Diabetes Canada urges Trudeau to tackle epidemic

Organisation writes open letter to Prime Minister demanding “comprehensive, co-ordinated” action

Diabetes Canada urges Trudeau to tackle epidemic

Diabetes Canada marked World Diabetes Day by writing an open letter to Justin Trudeau on behalf of the 11 million people in this country affected by the condition.

The organization said that with five million diabetics and six million at risk of developing it, the disease has reached epidemic proportions in this country.

With November Diabetes Awareness Month and today World Diabetes Day, Prime Minister Trudeau was urged to instigate urgent “comprehensive, co-ordinated” action to bring about the required changed.

The letter said: “Since 2000, the number of Canadians with diabetes has doubled, such that now one Canadian is diagnosed with the progressive, chronic disease every three minutes. Canadians at age 20 face a 50% chance of developing diabetes in their lifetime. For First Nations people in Canada, that risk is up to 80%.

“Without urgent action, millions more Canadians will develop diabetes and suffer its debilitating complications. Diabetes contributes to 30% of strokes, 40% of heart attacks, 50% of kidney failures requiring dialysis, 70% of non-traumatic limb amputations and it’s a leading cause of blindness.
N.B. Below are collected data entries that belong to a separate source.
==> flow/design.v <==
module cnt # (
  parameter DW = 7
) (
  output     [DW-1:0] qout,
  output     [1:0]    state,
  input               clk,
  input               rst_n
);
  localparam STATE1 = 2'd0;
  localparam STATE2 = 2'd1;
  localparam STATE3 = 2'd2;
  localparam STATE4 = 2'd3;
  wire [DW-1:0] count_cur;
  wire [DW-1:0] count_nxt;
  wire sta_is_1 = (count_cur >= 0) & (count_cur < 40);
  wire sta_is_2 = (count_cur >= 40) & (count_cur < 45);
  wire sta_is_3 = (count_cur >= 45) & (count_cur < 65);
  wire sta_is_4 = (count_cur >= 65) & (count_cur < 70);
  wire sta_is_5 = count_cur >= 70;
  wire cnt_rst = (~sta_is_5) & rst_n;
  assign count_nxt = 
          ({DW{ cnt_rst}} & count_cur + 1)
        | ({DW{~cnt_rst}} & 6'd0         );
  assign qout = count_cur;
  assign state =
            ({DW{sta_is_1}} & STATE1)
          | ({DW{sta_is_2}} & STATE2)
          | ({DW{sta_is_3}} & STATE3)
          | ({DW{sta_is_4}} & STATE4)
          ;
  dffrs #(DW) cnt_dffrs (count_nxt, count_cur, clk, rst_n);
endmodule
module dfflrs # (
  parameter DW = 32
) (
  input               lden, 
  input      [DW-1:0] dnxt,
  output     [DW-1:0] qout,
  input               clk,
  input               rst_n
);
reg [DW-1:0] qout_r;
always @(posedge clk or negedge rst_n)
begin : DFFLRS_PROC
  if (rst_n == 1'b0)
    qout_r <= {DW{1'b1}};
  else if (lden == 1'b1)
    qout_r <= #1 dnxt;
end
assign qout = qout_r;
endmodule
module dfflr # (
  parameter DW = 32
) (
  input               lden, 
  input      [DW-1:0] dnxt,
  output     [DW-1:0] qout,
  input               clk,
  input               rst_n
);
reg [DW-1:0] qout_r;
always @(posedge clk or negedge rst_n)
begin : DFFLR_PROC
  if (rst_n == 1'b0)
    qout_r <= {DW{1'b0}};
  else if (lden == 1'b1)
    qout_r <= #1 dnxt;
end
assign qout = qout_r;
endmodule
module dffl # (
  parameter DW = 32
) (
  input               lden, 
  input      [DW-1:0] dnxt,
  output     [DW-1:0] qout,
  input               clk 
);
reg [DW-1:0] qout_r;
always @(posedge clk)
begin : DFFL_PROC
  if (lden == 1'b1)
    qout_r <= #1 dnxt;
end
assign qout = qout_r;
endmodule
module dffrs # (
  parameter DW = 32
) (
  input      [DW-1:0] dnxt,
  output     [DW-1:0] qout,
  input               clk,
  input               rst_n
);
reg [DW-1:0] qout_r;
always @(posedge clk or negedge rst_n)
begin : DFFRS_PROC
  if (rst_n == 1'b0)
    qout_r <= {DW{1'b1}};
  else                  
    qout_r <=   dnxt;
end
assign qout = qout_r;
endmodule
module dffr # (
  parameter DW = 32
) (
  input      [DW-1:0] dnxt,
  output     [DW-1:0] qout,
  input               clk,
  input               rst_n
);
reg [DW-1:0] qout_r;
always @(posedge clk or negedge rst_n)
begin : DFFR_PROC
  if (rst_n == 1'b0)
    qout_r <= {DW{1'b0}};
  else                  
    qout_r <= #1 dnxt;
end
assign qout = qout_r;
endmodule
module sirv_gnrl_ltch # (
  parameter DW = 32
) (
  input               lden, 
  input      [DW-1:0] dnxt,
  output     [DW-1:0] qout
);
reg [DW-1:0] qout_r;
always @ (*) 
begin : LTCH_PROC
  if (lden == 1'b1)
    qout_r <= dnxt;
end
assign qout = qout_r;
endmodule
==> flow/run.sh <==
#!/bin/bash
# OpenROAD 26Q1-2900-gdf79404cd8, Yosys 0.63+post, stock flow scripts
make -C /OpenROAD-flow-scripts/flow DESIGN_CONFIG=/design/flow/config.mk WORK_HOME=/design/flow/orfs finish
==> flow/config.mk <==
export PLATFORM = sky130hd
export DESIGN_NAME = cnt
export DESIGN_NICKNAME = cnt
export VERILOG_FILES = /design/flow/design.v
export SDC_FILE = /design/flow/constraint.sdc
export NUM_CORES = 4
export LEC_CHECK = 1
export CORE_AREA = 10 10 70 70
export DIE_AREA = 0 0 80 80
==> flow/constraint.sdc <==
current_design cnt

set clk_period 3.3
set clk_io_pct 0.2

create_clock -name clk0 -period $clk_period [get_ports {clk}]

set non_clock_inputs [all_inputs -no_clocks]
set_input_delay [expr $clk_period * $clk_io_pct] -clock clk0 $non_clock_inputs
set_output_delay [expr $clk_period * $clk_io_pct] -clock clk0 [all_outputs]
==> changes_impl.md <==
## Flow update

* Distinct lib cells used at 22
* Chip Area, Yosys at 448 um2
* GRT Resource Usage Total at 0.0308
* Final hold viol count at 0
* WHS at approximately 0.55 ns
* Yosys warns at 1
* CP cell instances: inv_1 -> ha_1 -> or3_1 -> a31oi_1 -> o32ai_1 -> clkdlybuf4s50_1
* Fmax at between 300 and 400 MHz
* Synth cell count leaders: dfstp_2, inv_1, nor2_1
* DIE WIDTH at about 80 um
* Hold-fix buffers, CTS at 0
* Final WL at just over 1000 um
* Post-DP HPWL at ~740 um
* Worst hold stages at 1
* Peak supply drop at around 0.000063 V
* Num rows at 21
* Clock skew at approximately 0.0019 ns
* RSZ-0062 raised after global routing: no
* Min-Delay Startpoint: cnt_dffrs.qout_r[0]$_DFF_PN1_
* Ys async rst share at 1.00
* Largest net degree at the start of global routing at 11
* Critical path required time at about 2.6 ns
* #FFs+latches synth at 7
* Area leader share at 0.411
* Reg with most FFs: cnt_dffrs.qout_r
* CTS Buffer Depth at 2
* Die area at around 6400 um2
* Resized Gates After CTS at 0
* Share of layout cells above drive strength 1 at 0.259
* PwrDens at between 300 and 400 nW/um2
* Core area at ~3400 um2
* Largest stage delay on the critical path at ~0.62 ns
* Fin cells at ~100
* Initial Util at 0.131
* Crit path DAT at ~2.1 ns
* Post-route setup TNS at 0 ns
* H-tree depth at 1
* CTS tree: done
* Fin. max-slew vios at 0
* Post-synth EDFFs at 0
* Violation tally from detailed-route iteration zero at 34
* Pre-Repair DR Iteration Count at 4
* CTS Buf Count at 3
* Most frequent cell after synthesis: dfstp_2
* Largest register FFs at 7
* First-pass GRT wire length at around 1600 um
* Initial antenna violation count at 0
* Ys cells at ~46
* Port bufs at 10
* Register-to-register setup slack at between 1.5 and 2 ns
* Worst r2r path cells at 3
* Outcome: finished, final reports clean
* # setup viols final at 0
* Top flop regs: cnt_dffrs.qout_r: 7 flops
* Cell Area, Synth at around 450 um2
* Placed Cells at approximately 100
* Vias in the first global route at 324
* Crit Reg-Reg Endpoint: cnt_dffrs.qout_r[5]$_DFF_PN1_
* DRT antenna net count at 0
* Critical path launch point type: flop
* Crit-path max FO at 9
* Hold Path Class: reg2reg
* Mapped Avg Cell Area at ~10 um2
* DP Worst Slack at roughly 0.76 ns
* DRC at 0
* Number of top-level pins at 11
* Synth Seq Share at 0.411
* Worst Hold End: cnt_dffrs.qout_r[0]$_DFF_PN1_
* Drt via density at between 3 and 4
* Slew margin rel. at 0.760
* Gpl congestion at about 0.77
* Clk slew on worst S/H paths at ~0.050 ns
* Critical path class: reg2out
* Total power at around 200 uW
* Antenna cells at 0
* Lkg Pwr at roughly 0.00020 uW
* WL per Instance at roughly 9.8 um
* Number of clock sinks at 7
* Critical-path top delay cell: dfstp_2
* Clock Root Buffer: clkbuf_4
* Chip height at about 80 um
* Max_cap viols at 0
* Post-CTS setup buffers at 0
* Layout area overhead at 37.4%
* Actual slew at the worst max-slew pin at 0.359 ns
* Top cells by area: dfstp_2, ha_1, nand3_1
* Main flop type: dfstp_2
* Tool warning count at 28
* Reg2reg start: cnt_dffrs.qout_r[2]$_DFF_PN1_
* Synth Instances at around 46
* Latency at later pin at 0.25 ns
* Tcrit/Tclk final at 0.846
* Detailed-route via count at 366
* Leading area contributor after synthesis: dfstp_2
* Minimum clock period at approximately 2.8 ns
* Worst Setup End Kind: primary output
* Residual overflow from global routing at 0
* Final WS setup at around 0.51 ns
per-stage QoR:
step                area [um2]  utilization
finish                     616        0.180
global route               616        0.180
CTS                        616        0.180
detailed placement         589        0.173
global placement           589        0.173
floorplan                  448            -
power by group:
group	leakage, uW	internal [uW]	total (uW)	switching (uW)
combinational	0.000113	11.3	20.5	9.22
sequential	0.0000725	91.8	100	8.17
clock	0.0000150	46.1	77.3	31.2
total	0.000201	149	198	48.6
layout make-up:
| class | count | area, um2 |
|---|---|---|
| Timing Repair Buffer | 10 | 100 |
| Sequential cell | 7 | 184 |
| Fill cell | 386 | 2800 |
| Inverter | 5 | 18.8 |
| Clock buffer | 4 | 26.3 |
| Multi-Input combinational cell | 32 | 229 |
| Tap cell | 46 | 57.6 |
cells by family (layout without fill, tap and decap cells):
| family | after synthesis | count (layout) | share of synthesized area |
|---|---|---|---|
| buf+inv | 7 | 19 | 0.0782 |
| xor+xnor | 3 | 3 | 0.0587 |
| flops | 7 | 7 | 0.411 |
| fa+ha+maj | 3 | 3 | 0.0838 |
| simple gates | 15 | 15 | 0.159 |
| compound gates | 11 | 11 | 0.210 |
worst max path at each step:
stage | start | end | slack [ns] | depth (start not counted)
final | cnt_dffrs.qout_r[1]$_DFF_PN1_ | state[1] | 0.51 | 6
after global routing | cnt_dffrs.qout_r[1]$_DFF_PN1_ | state[1] | 0.33 | 6
after CTS | cnt_dffrs.qout_r[1]$_DFF_PN1_ | state[0] | 0.48 | 6
per-layer routing:
layer  part of all wire  global-route usage  vias up
met5                  0                   0        -
met4              0.014             0.00880        0
met3               0.15              0.0182        2
met2               0.39              0.0377       15
met1               0.44              0.0433      166
li1                   -                   -      183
“Beyond the immeasurable human toll, most Canadians with diabetes pay more than 3% of their income on prescribed medications, devices and supplies. Treating diabetes costs our healthcare system – and therefore every tax-paying Canadian - $28 billion per year. Within a decade it will soar to $40 billion per year.”

As part of the month-long campaign to raise awareness, Diabetes Canada – in partnership with Sun Life Financial and supported by Novo Nordisk – is encouraging everyone to visit DiabetesTest.ca to take the online CANRISK test and learn their risk level for developing type 2 diabetes.

The campaign also takes a playful look at the misconceptions people often have about type 2 diabetes and reminds people they may be at risk even if you don’t fit the stereotypical model of someone with the disease.

The organization also launched the 21 Day Challenge to End Diabetes, encouraging Canadians to form a new, healthy habit for 21 days while challenging others to do the same. By taking part in this fundraiser, Canadians will improve their health and help end diabetes by raising vital money to support diabetes research, education and support programs.

Building strong habits includes: increasing physical activity; improving nutrition; weight management; stress management; and maintaining healthy blood pressure.

 “With a staggering one in three Canadians already living with diabetes or prediabetes, including an estimated 1.5 million with undiagnosed diabetes, we must take action now to stop the growth and impact of this disease,” says Rick Blickstead, president and CEO of the CDA. “Diabetes Awareness Month and World Diabetes Day are times to shine a spotlight on diabetes, educate Canadians about the disease, and help all of us find out our level of risk for type 2 diabetes so we can take action.”